**WHAT TO WORK ON:**
The required output is the line with "export SDC_FILE = /design/constraint.sdc" and each line that follows it to the end of the entries below, copied exactly and with nothing added.

-- DATA SUPPLIED follows --

[config.mk]
export PLATFORM = sky130hd
export DESIGN_NAME = nes_pad_reader
export DESIGN_NICKNAME = d
export VERILOG_FILES = /design/src/rtl/nes_pad_pkg.sv /design/src/rtl/nes_pad_sync.sv /design/src/rtl/nes_pad_reader.sv
export SDC_FILE = /design/constraint.sdc
export NUM_CORES = 1
export LEC_CHECK = 0
export CORE_MARGIN = 4
export CORE_UTILIZATION = 45
export CTS_CLUSTER_DIAMETER = 40
export DETAILED_ROUTE_END_ITERATION = 10
export GPL_TIMING_DRIVEN = 1
export PLACE_DENSITY = 0.66
export SLEW_MARGIN = 15
export SYNTH_ARGS = -nofsm -noshare
export SYNTH_HDL_FRONTEND = slang
export SYNTH_SLANG_ARGS = --single-unit
[constraint.sdc]
create_clock -name clk_i -period 5.4 [get_ports clk_i]
set_clock_uncertainty 0.15 [all_clocks]
set_input_delay 0.81 -clock clk_i [delete_from_list [all_inputs] [get_ports clk_i]]
set_output_delay 0.81 -clock clk_i [all_outputs]
set_load 0.05 [all_outputs]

-- DATA SUPPLIED concluded --

**REPLY TO THE TASK:**
export SDC_FILE = /design/constraint.sdc
export NUM_CORES = 1
export LEC_CHECK = 0
export CORE_MARGIN = 4
export CORE_UTILIZATION = 45
export CTS_CLUSTER_DIAMETER = 40
export DETAILED_ROUTE_END_ITERATION = 10
export GPL_TIMING_DRIVEN = 1
export PLACE_DENSITY = 0.66
export SLEW_MARGIN = 15
export SYNTH_ARGS = -nofsm -noshare
export SYNTH_HDL_FRONTEND = slang
export SYNTH_SLANG_ARGS = --single-unit
[constraint.sdc]
create_clock -name clk_i -period 5.4 [get_ports clk_i]
set_clock_uncertainty 0.15 [all_clocks]
set_input_delay 0.81 -clock clk_i [delete_from_list [all_inputs] [get_ports clk_i]]
set_output_delay 0.81 -clock clk_i [all_outputs]
set_load 0.05 [all_outputs]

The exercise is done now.